Traditionally, men have been thought of as being the protectors and main providers for their families and, therefore, if they spent more time at the office, networking, or even time pursuing an education they were valued for their drive and praised for their successes outside the home. Men are commonly referred to as "good providers" when their worth is being summed up. Women are more likely to be praised for being good wives and mothers long before they might be referred to en masse as "good providers."
Men are often expected to be aggressive in business—to be go-getters and are not highly criticized for putting work ahead of family because, in the end, they are serving their families by ensuring their needs are met by a decent income. Women are assumed to be more docile and less effective in business—something statistics show is anything but true.
The Price of Success
When women strive to achieve success they are often reminded that the price of working or studying late comes at the expense of their spouses, children, and friends, and even at their own personal expense. Have you ever been told you will regret a career now because you are missing out on your children's young lives?
The bottom line is that in most societies around the world, men are given slack that women are not afforded when it comes to defining the roles the should play in life. And when "he" has it all, it is a noble thing, when "she" has it all the woman may be questioned about her values and priorities in life. And there's the motherhood penalty to consider.
Men are generally better at asserting and expressing their needs. Biology, nature, and society better prepare boys to enter into adulthood as leaders than is true for girls. Girls are given dolls to play with and may be discouraged from pursuing math and science fields, and certainly, few could argue that women have a tougher time getting ahead in the corporate world than most men do.
Being aggressive can be a great quality when it is tempered with maturity; being aggressive in the right ways can help most of us get more out of life—but many women are often timid about asking to have their own needs met.

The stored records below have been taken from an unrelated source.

<file path="src/rtl/spi_adc_sampler.sv">
// rtl/spi_adc_sampler.sv - SPI master for a 12-bit serial ADC, emits signed samples at a fixed rate
// Optional: define SAMPLE_AVG4_EN to emit the average of every four valid frames.
module spi_adc_sampler #(
  parameter int CLK_DIV       = 4,
  parameter int SAMPLE_PERIOD = 1000
) (
  input  logic        clk,
  input  logic        rst_n,
  input  logic        enable,
  input  logic        miso,
  output logic        sclk,
  output logic        cs_n,
  output logic        sample_valid,
  output logic [11:0] value,
  output logic        busy,
  output logic        frame_err
);
  localparam int DIV_W = (CLK_DIV > 1) ? $clog2(CLK_DIV) : 1;
  localparam int PER_W = (SAMPLE_PERIOD > 1) ? $clog2(SAMPLE_PERIOD) : 1;
  localparam logic [DIV_W-1:0] DIV_LAST = DIV_W'(CLK_DIV - 1);
  localparam logic [PER_W-1:0] PER_LAST = PER_W'(SAMPLE_PERIOD - 1);

  typedef enum logic [1:0] {IDLE, SETUP, SHIFT, DONE} state_t;

  state_t           state, state_nx;
  logic [DIV_W-1:0] div_cnt;
  logic [PER_W-1:0] per_cnt;
  logic             half_hi;
  logic [3:0]       bit_cnt;
  logic [15:0]      shift;
  logic             tick, div_last, frame_end, frame_ok;

  // Offset-binary to two's complement is just an MSB flip.
  function automatic logic [11:0] convert(input logic [11:0] raw);
    return {~raw[11], raw[10:0]};
  endfunction

  assign tick      = enable && (per_cnt == PER_LAST);
  assign div_last  = (div_cnt == DIV_LAST);
  assign frame_end = (state == SHIFT) && half_hi && div_last && (bit_cnt == 4'd15);
  assign frame_ok  = (shift[15:12] == 4'd0);

  always_ff @(posedge clk or negedge rst_n) begin
    if (!rst_n) begin
      per_cnt <= '0;
    end else if (!enable || per_cnt == PER_LAST) begin
      per_cnt <= '0;
    end else begin
      per_cnt <= per_cnt + PER_W'(1);
    end
  end

  always_ff @(posedge clk or negedge rst_n) begin
    if (!rst_n) begin
      state <= IDLE;
    end else begin
      state <= state_nx;
    end
  end

  always_comb begin
    state_nx = state;
    cs_n     = 1'b1;
    sclk     = 1'b1;
    case (state)
      IDLE:  if (tick) state_nx = SETUP;
      SETUP: begin
        cs_n = 1'b0;
        if (div_last) state_nx = SHIFT;
      end
      SHIFT: begin
        cs_n = 1'b0;
        sclk = half_hi;
        if (frame_end) state_nx = DONE;
      end
      DONE:    state_nx = IDLE;
      default: state_nx = IDLE;
    endcase
  end

  assign busy = ~cs_n;

  // miso is sampled on the edge that ends a low phase, i.e. the one raising sclk.
  always_ff @(posedge clk or negedge rst_n) begin
    if (!rst_n) begin
      div_cnt <= '0;
      half_hi <= 1'b0;
      bit_cnt <= '0;
      shift   <= '0;
    end else begin
      if ((state == SETUP || state == SHIFT) && !div_last) begin
        div_cnt <= div_cnt + DIV_W'(1);
      end else begin
        div_cnt <= '0;
      end
      if (state != SHIFT) begin
        half_hi <= 1'b0;
        bit_cnt <= '0;
      end else if (div_last) begin
        half_hi <= ~half_hi;
        if (half_hi) begin
          bit_cnt <= bit_cnt + 4'd1;
        end else begin
          shift <= {shift[14:0], miso};
        end
      end
    end
  end

`ifdef SAMPLE_AVG4_EN
  logic [13:0] acc, acc_sum;
  logic [1:0]  avg_cnt;

  assign acc_sum = acc + {2'b00, shift[11:0]};
`endif

  // Results register on the SHIFT->DONE edge so the pulse coincides with the DONE cycle.
  always_ff @(posedge clk or negedge rst_n) begin
    if (!rst_n) begin
      sample_valid <= 1'b0;
      frame_err    <= 1'b0;
      value        <= '0;
`ifdef SAMPLE_AVG4_EN
      acc          <= '0;
      avg_cnt      <= '0;
`endif
    end else begin
      sample_valid <= 1'b0;
      frame_err    <= 1'b0;
      if (frame_end) begin
        if (!frame_ok) begin
          frame_err <= 1'b1;
`ifdef SAMPLE_AVG4_EN
          acc       <= '0;
          avg_cnt   <= '0;
`endif
        end else begin
`ifdef SAMPLE_AVG4_EN
          if (avg_cnt == 2'd3) begin
            value        <= convert(acc_sum[13:2]);
            sample_valid <= 1'b1;
            acc          <= '0;
            avg_cnt      <= '0;
          end else begin
            acc     <= acc_sum;
            avg_cnt <= avg_cnt + 2'd1;
          end
`else
          value        <= convert(shift[11:0]);
          sample_valid <= 1'b1;
`endif
        end
      end
    end
  end

endmodule

</file>
`config.mk`:
```
export PLATFORM = sky130hd
export DESIGN_NAME = commfifo_apb_master
export DESIGN_NICKNAME = d
export VERILOG_FILES = /design/src/rtl/commfifo_apb_master.sv
export SDC_FILE = /design/constraint.sdc
export NUM_CORES = 1
export LEC_CHECK = 0
export ABC_AREA = 0
export BUFFER_PORTS_ARGS = -buffer_cell sky130_fd_sc_hd__clkbuf_2
export CAP_MARGIN = 10
export CELL_PAD_IN_SITES_DETAIL_PLACEMENT = 0
export CELL_PAD_IN_SITES_GLOBAL_PLACEMENT = 1
export CORE_MARGIN = 1
export CORE_UTILIZATION = 27
export CTS_CLUSTER_SIZE = 12
export DETAILED_ROUTE_END_ITERATION = 6
export PLACE_DENSITY_LB_ADDON = 0.1
export SYNTH_ARGS = -nofsm -noshare
export SYNTH_HDL_FRONTEND = slang
export SYNTH_SLANG_ARGS = --single-unit
```
`constraint.sdc`:
```
create_clock -name PCLK -period 6 [get_ports PCLK]
set_input_delay 1.2 -clock PCLK [delete_from_list [all_inputs] [get_ports PCLK]]
set_output_delay 1.2 -clock PCLK [all_outputs]
set_load 0.05 [all_outputs]
```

Men may be more likely to take a day off to golf, sleep in, watch sports, or go to the gym than women are because when a woman makes a demand, she may be seen as bossy, whiny, or as a selfish mother or wife.
The Glass Ceiling
Like women, men can also be great nurturers, help-meets, and genuinely supportive of the women in their lives—but men still may not see what their partners want as clearly as women often can. While this may sound like a gross generalization, even men who are highly supportive and helpful may need their female partners to tell them what it is they want and need. It is where the old cliché "Men are From Mars and Women are From Venus" might apply well. Men and women just think differently about a lot of things, but men will often help—especially when there is a problem to solve if they only know what the problem is.
Evidence that supports ongoing stereotypes is clear and rampant in the world of work. Women are paid less than men for performing the same jobs. They are more likely to be turned over for a promotion, and their raises are smaller. Men never hit a "glass ceiling"—that term was created to define the stumbling block that only holds true for women.
Minority women are often stereotyped as being single moms. And, the truth is, that more single moms are minorities, but this has far more to do with societal and economic limitations that are often based on discrimination and fewer opportunities than being a minority. Unfortunately for any minority—male or female, inequality exists: work harder, get paid less because you are a minority. When it comes to income, minority women dollar-for-dollar make less than the rest of society. So how are women who may need to work more hours than a man to earn enough to provide for their families supposed to be "better" at balancing their lives?
Stereotypes of Biology
Women are also subject to being seen as less desirable candidates for vetting and key corporate positions because of the "risk" that they could get pregnant and drop their careers at any time. Society still values women as wives and mothers first, and towards the end of the list as economic powerhouses. As a result of this thinking, it is expected that when a child is born women will take time off, or quit their jobs to raise a family. Men are not seen as family conflict "risk candidates, " and most companies in the United States do not even allow men to take maternity leave to help at home with young children even when they want to.
The problem is not simply that women must continue to fight gender inequality—something we have been fighting (probably) since time began. The problem is that the new demands and judgment of women being expected to achieve better "work-life" balance has only added to our plates.
The problem is, "work-life" balance, when you consider what it was intended to mean, almost sounds like it was invented by a man because it suggests we can have careers, babies, and a clean house if we just prioritize and work harder at "balancing" our lives. And, if we are good at this, we might even get some "time off for good behavior" to spend on ourselves.